Component-aging is unavoidable in legacy systems. Although re-designing the system typically results in a high cost, the need to replace aged components for legacy systems is an urgent priority. Unfortunately, the aged components are likely to be obsolete and not available on the current market. Obsolete component replacement with field-programmable gate array (FPGA) devices is emerging as a feasible option to extend the lifetime of legacy systems. While replacing the aged component, we traditionally only focus on matching the functionality and neglect the potential security threats from FPGA replacement. However, recent literature demonstrates that FPGA devices may contain hardware Trojans, which are induced during FPGA device fabrication or bitstream generation time. To prevent the Trojans on FPGA from receiving external inputs or leaking sensitive information, we propose a Runtime Pin Grounding (RPG) scheme to ground the unused pins and check the pin status at every clock cycle.

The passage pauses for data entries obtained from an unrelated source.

--- src/hw/rtl/wsfe_pkg.sv ---
`timescale 1ns / 1ps
`default_nettype none
// ----------------------------------------------------------------------------
// wsfe_pkg
// Shared types, constants and header helpers of the WebSocket frame encoder.
// ----------------------------------------------------------------------------
package wsfe_pkg;

    localparam int LEN_BITS    = 32;
    localparam int KEY_BITS    = 32;
    localparam int LEFT_BITS   = 32;
    localparam int BYTE_BITS   = 8;
    localparam int HDR_MAX     = 14;
    localparam int IDX_BITS    = $clog2(HDR_MAX);
    localparam int S_DATA_BITS = 80;
    localparam int M_DATA_BITS = 8;

    localparam logic [63:0] SHORT_LIMIT  = 64'd126;
    localparam logic [63:0] MEDIUM_LIMIT = 64'd65536;
    localparam logic [6:0]  CODE_MEDIUM  = 7'd126;
    localparam logic [6:0]  CODE_LONG    = 7'd127;

    typedef enum logic [0:0] {
        CMD_BEGIN   = 1'b0,
        CMD_PAYLOAD = 1'b1
    } cmd_t;

    typedef enum logic [1:0] {
        FMT_SHORT,
        FMT_MEDIUM,
        FMT_LONG
    } len_fmt_t;

    typedef struct packed {
        cmd_t                  cmd;
        logic [3:0]            opcode;
        logic                  final_flag;
        logic [31:0]           frame_length;
        logic [KEY_BITS-1:0]   mask_key;
        logic [BYTE_BITS-1:0]  payload_byte;
    } item_t;

    typedef struct packed {
        logic [BYTE_BITS-1:0]  out_byte;
        logic                  last;
        logic                  error;
    } res_t;

    function automatic logic [63:0] ext_length(input logic [31:0] frame_length);
        logic [63:0] mask;
        mask = (64'd1 << LEN_BITS) - 64'd1;
        return {32'd0, frame_length} & mask;
    endfunction

    function automatic len_fmt_t len_fmt(input logic [63:0] len64);
        len_fmt_t f;
        if (len64 < SHORT_LIMIT) begin
            f = FMT_SHORT;
        end else if (len64 < MEDIUM_LIMIT) begin
            f = FMT_MEDIUM;
        end else begin
            f = FMT_LONG;
        end
        return f;
    endfunction

    function automatic logic [IDX_BITS-1:0] hdr_count(input logic [63:0] len64,
                                                      input logic [KEY_BITS-1:0] key);
        logic [IDX_BITS-1:0] n;
        unique case (len_fmt(len64))
            FMT_SHORT:  n = IDX_BITS'(2);
            FMT_MEDIUM: n = IDX_BITS'(4);
            default:    n = IDX_BITS'(10);
        endcase
        if (key != '0) begin
            n = n + IDX_BITS'(4);
        end
        return n;
    endfunction

    function automatic logic [BYTE_BITS-1:0] hdr_byte(input item_t it,
                                                      input logic [IDX_BITS-1:0] idx);
        logic [BYTE_BITS-1:0] b [2**IDX_BITS];
        logic [63:0]          len64;
        logic                 mbit;
        len64 = ext_length(it.frame_length);
        mbit  = (it.mask_key != '0);
        for (int i = 0; i < 2**IDX_BITS; i++) begin
            b[i] = '0;
        end
        b[0] = {it.final_flag, 3'b000, it.opcode};
        unique case (len_fmt(len64))
            FMT_SHORT: begin
                b[1] = {mbit, len64[6:0]};
                for (int i = 0; i < 4; i++) begin
                    b[2+i] = it.mask_key[8*i +: 8];
                end
            end
            FMT_MEDIUM: begin
                b[1] = {mbit, CODE_MEDIUM};
                b[2] = len64[15:8];
                b[3] = len64[7:0];
                for (int i = 0; i < 4; i++) begin
                    b[4+i] = it.mask_key[8*i +: 8];
                end
            end
            default: begin
                b[1] = {mbit, CODE_LONG};
                for (int i = 0; i < 8; i++) begin
                    b[2+i] = len64[8*(7-i) +: 8];
                end
                for (int i = 0; i < 4; i++) begin
                    b[10+i] = it.mask_key[8*i +: 8];
                end
            end
        endcase
        return b[idx];
    endfunction

endpackage
`default_nettype wire

--- src/hw/rtl/wsfe_in_stage.sv ---
`timescale 1ns / 1ps
`default_nettype none
// ----------------------------------------------------------------------------
// wsfe_in_stage
// Input register: captures one request and holds it until the encoder pops it.
// ----------------------------------------------------------------------------
module wsfe_in_stage (
    input  wire logic                             aclk,
    input  wire logic                             aresetn,
    input  wire logic                             s_tvalid,
    output logic                                  s_tready,
    // opcode[3:0], final_flag[4], frame_length[36:5], mask_key[68:37],
    // payload_byte[76:69], zero fill[79:77]
    input  wire logic [wsfe_pkg::S_DATA_BITS-1:0] s_tdata,
    // cmd[0]
    input  wire logic                             s_tuser,
    output logic                                  item_valid,
    output wsfe_pkg::item_t                       item,
    input  wire logic                             item_pop
);
    import wsfe_pkg::*;

    logic  valid_reg;
    logic  valid_next;
    item_t item_reg;
    item_t item_in;

    assign item_in.cmd          = cmd_t'(s_tuser);
    assign item_in.opcode       = s_tdata[3:0];
    assign item_in.final_flag   = s_tdata[4];
    assign item_in.frame_length = s_tdata[36:5];
    assign item_in.mask_key     = s_tdata[68:37];
    assign item_in.payload_byte = s_tdata[76:69];

    assign s_tready   = !valid_reg || item_pop;
    assign item_valid = valid_reg;
    assign item       = item_reg;

    always_comb begin
        valid_next = valid_reg;
        if (s_tready) begin
            valid_next = s_tvalid;
        end
    end

    always_ff @(posedge aclk) begin
        if (!aresetn) begin
            valid_reg <= 1'b0;
        end else begin
            valid_reg <= valid_next;
        end
        if (s_tvalid && s_tready) begin
            item_reg <= item_in;
        end
    end

endmodule
`default_nettype wire

--- src/hw/rtl/wsfe_encoder.sv ---
`timescale 1ns / 1ps
`default_nettype none
// ----------------------------------------------------------------------------
// wsfe_encoder
// Frame state and byte sequencer: walks header bytes, masks payload bytes.
// ----------------------------------------------------------------------------
module wsfe_encoder (
    input  wire logic            aclk,
    input  wire logic            aresetn,
    input  wire logic            item_valid,
    input  wire wsfe_pkg::item_t item,
    output logic                 item_pop,
    output logic                 res_valid,
    output wsfe_pkg::res_t       res,
    input  wire logic            res_ready
);
    import wsfe_pkg::*;

    logic [LEFT_BITS-1:0] bytes_left_reg, bytes_left_next;
    logic [1:0]           key_index_reg, key_index_next;
    logic [KEY_BITS-1:0]  held_key_reg, held_key_next;
    logic                 frame_open_reg, frame_open_next;
    logic [IDX_BITS-1:0]  idx_reg, idx_next;

    logic [63:0]          len64;
    logic [IDX_BITS-1:0]  hdr_n;
    logic                 hdr_end;
    logic                 fire;
    logic [LEFT_BITS-1:0] left_dec;
    logic [BYTE_BITS-1:0] key_byte;

    assign len64    = ext_length(item.frame_length);
    assign hdr_n    = hdr_count(len64, item.mask_key);
    assign hdr_end  = (idx_reg == hdr_n - IDX_BITS'(1));
    assign left_dec = bytes_left_reg - LEFT_BITS'(1);
    assign key_byte = held_key_reg[8*key_index_reg +: 8];

    assign res_valid = item_valid;
    assign fire      = item_valid && res_ready;

    always_comb begin
        bytes_left_next = bytes_left_reg;
        key_index_next  = key_index_reg;
        held_key_next   = held_key_reg;
        frame_open_next = frame_open_reg;
        idx_next        = idx_reg;
        item_pop        = 1'b0;
        res             = '0;
        unique case (item.cmd)
            CMD_PAYLOAD: begin
                if (!frame_open_reg) begin
                    res.error = 1'b1;
                end else begin
                    res.out_byte = item.payload_byte ^ key_byte;
                    res.last     = (left_dec == '0);
                end
                if (fire) begin
                    item_pop = 1'b1;
                    if (frame_open_reg) begin
                        key_index_next  = key_index_reg + 2'd1;
                        bytes_left_next = left_dec;
                        frame_open_next = (left_dec != '0);
                    end
                end
            end
            default: begin
                res.out_byte = hdr_byte(item, idx_reg);
                res.last     = hdr_end && (len64 == '0);
                if (fire) begin
                    if (hdr_end) begin
                        item_pop        = 1'b1;
                        idx_next        = '0;
                        bytes_left_next = len64[LEFT_BITS-1:0];
                        key_index_next  = '0;
                        held_key_next   = item.mask_key;
                        frame_open_next = (len64 != '0);
                    end else begin
                        idx_next = idx_reg + IDX_BITS'(1);
                    end
                end
            end
        endcase
    end

    always_ff @(posedge aclk) begin
        if (!aresetn) begin
            bytes_left_reg <= '0;
            key_index_reg  <= '0;
            held_key_reg   <= '0;
            frame_open_reg <= 1'b0;
            idx_reg        <= '0;
        end else begin
            bytes_left_reg <= bytes_left_next;
            key_index_reg  <= key_index_next;
            held_key_reg   <= held_key_next;
            frame_open_reg <= frame_open_next;
            idx_reg        <= idx_next;
        end
    end

    a_idx_only_in_header: assert property (@(posedge aclk) disable iff (!aresetn)
        idx_reg != '0 |-> item_valid && item.cmd == CMD_BEGIN)
        else $error("header index advanced without a begin request");

    a_error_clean: assert property (@(posedge aclk) disable iff (!aresetn)
        res_valid && res.error |-> !res.last && res.out_byte == '0 && !frame_open_reg)
        else $error("error result malformed");

    a_last_closes: assert property (@(posedge aclk) disable iff (!aresetn)
        fire && res.last |=> !frame_open_reg && idx_reg == '0)
        else $error("frame still open after last byte");

endmodule
`default_nettype wire

--- src/hw/rtl/wsfe_out_stage.sv ---
`timescale 1ns / 1ps
`default_nettype none
// ----------------------------------------------------------------------------
// wsfe_out_stage
// Result register: holds one encoded byte while the downstream side stalls.
// ----------------------------------------------------------------------------
module wsfe_out_stage (
    input  wire logic                             aclk,
    input  wire logic                             aresetn,
    input  wire logic                             res_valid,
    input  wire wsfe_pkg::res_t                   res,
    output logic                                  res_ready,
    output logic                                  m_tvalid,
    input  wire logic                             m_tready,
    // out_byte[7:0]
    output logic [wsfe_pkg::M_DATA_BITS-1:0]      m_tdata,
    output logic                                  m_tlast,
    // error[0]
    output logic                                  m_tuser
);
    import wsfe_pkg::*;

    logic valid_reg;
    logic valid_next;
    res_t res_reg;

    assign res_ready = !valid_reg || m_tready;
    assign m_tvalid  = valid_reg;
    assign m_tdata   = res_reg.out_byte;
    assign m_tlast   = res_reg.last;
    assign m_tuser   = res_reg.error;

    always_comb begin
        valid_next = valid_reg;
        if (res_ready) begin
            valid_next = res_valid;
        end
    end

    always_ff @(posedge aclk) begin
        if (!aresetn) begin
            valid_reg <= 1'b0;
        end else begin
            valid_reg <= valid_next;
        end
        if (res_valid && res_ready) begin
            res_reg <= res;
        end
    end

endmodule
`default_nettype wire

--- src/hw/rtl/websocket_frame_encoder.sv ---
`timescale 1ns / 1ps
`default_nettype none
// ----------------------------------------------------------------------------
// websocket_frame_encoder
// Encodes WebSocket frames as a byte stream: header, optional key, masked
// payload.
//
//   channel | dir | tdata                                  | tuser | tlast
//   s_      | in  | opcode, final_flag, length, key, byte  | cmd   | -
//   m_      | out | out_byte                               | error | last
//
// A payload request yields one output byte; a begin request yields its
// header bytes (2 to 14), walked by the header byte sequencer.
// Data passes through the input register, then the result register.
// Reset clears both valid flags and the frame state (no frame open).
// m_tready low on a full result reg stalls the sequencer and s_tready at once.
// ----------------------------------------------------------------------------
module websocket_frame_encoder (
    input  wire logic                             aclk,
    input  wire logic                             aresetn,
    input  wire logic                             s_tvalid,
    output logic                                  s_tready,
    // opcode[3:0], final_flag[4], frame_length[36:5], mask_key[68:37],
    // payload_byte[76:69], zero fill[79:77]
    input  wire logic [wsfe_pkg::S_DATA_BITS-1:0] s_tdata,
    // cmd[0]
    input  wire logic                             s_tuser,
    output logic                                  m_tvalid,
    input  wire logic                             m_tready,
    // out_byte[7:0]
    output logic [wsfe_pkg::M_DATA_BITS-1:0]      m_tdata,
    output logic                                  m_tlast,
    // error[0]
    output logic                                  m_tuser
);
    import wsfe_pkg::*;

    logic  item_valid;
    item_t item;
    logic  item_pop;
    logic  res_valid;
    res_t  res;
    logic  res_ready;

    wsfe_in_stage u_in_stage (
        .aclk       (aclk),
        .aresetn    (aresetn),
        .s_tvalid   (s_tvalid),
        .s_tready   (s_tready),
        .s_tdata    (s_tdata),
        .s_tuser    (s_tuser),
        .item_valid (item_valid),
        .item       (item),
        .item_pop   (item_pop)
    );

    wsfe_encoder u_encoder (
        .aclk       (aclk),
        .aresetn    (aresetn),
        .item_valid (item_valid),
        .item       (item),
        .item_pop   (item_pop),
        .res_valid  (res_valid),
        .res        (res),
        .res_ready  (res_ready)
    );

    wsfe_out_stage u_out_stage (
        .aclk      (aclk),
        .aresetn   (aresetn),
        .res_valid (res_valid),
        .res       (res),
        .res_ready (res_ready),
        .m_tvalid  (m_tvalid),
        .m_tready  (m_tready),
        .m_tdata   (m_tdata),
        .m_tlast   (m_tlast),
        .m_tuser   (m_tuser)
    );

endmodule
`default_nettype wire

Furthermore, we exploit the principle of moving target defense (MTD) and propose a hardware MTD (HMTD) method. In our method, the aged obsolete unit is replicated to multiple copies in the FPGA device, and two of the replicas are randomly selected for output comparison and thus Trojan detection. We successfully implemented the proposed RPG and HMTD methods on a Nexys-3 FPGA board. Our case study shows that the proposed RPG scheme increases the FPGA utilization rate by less than 0.1%. On average, our HMTD method reduces the hardware Trojan bypass rate by 61% over the existing method.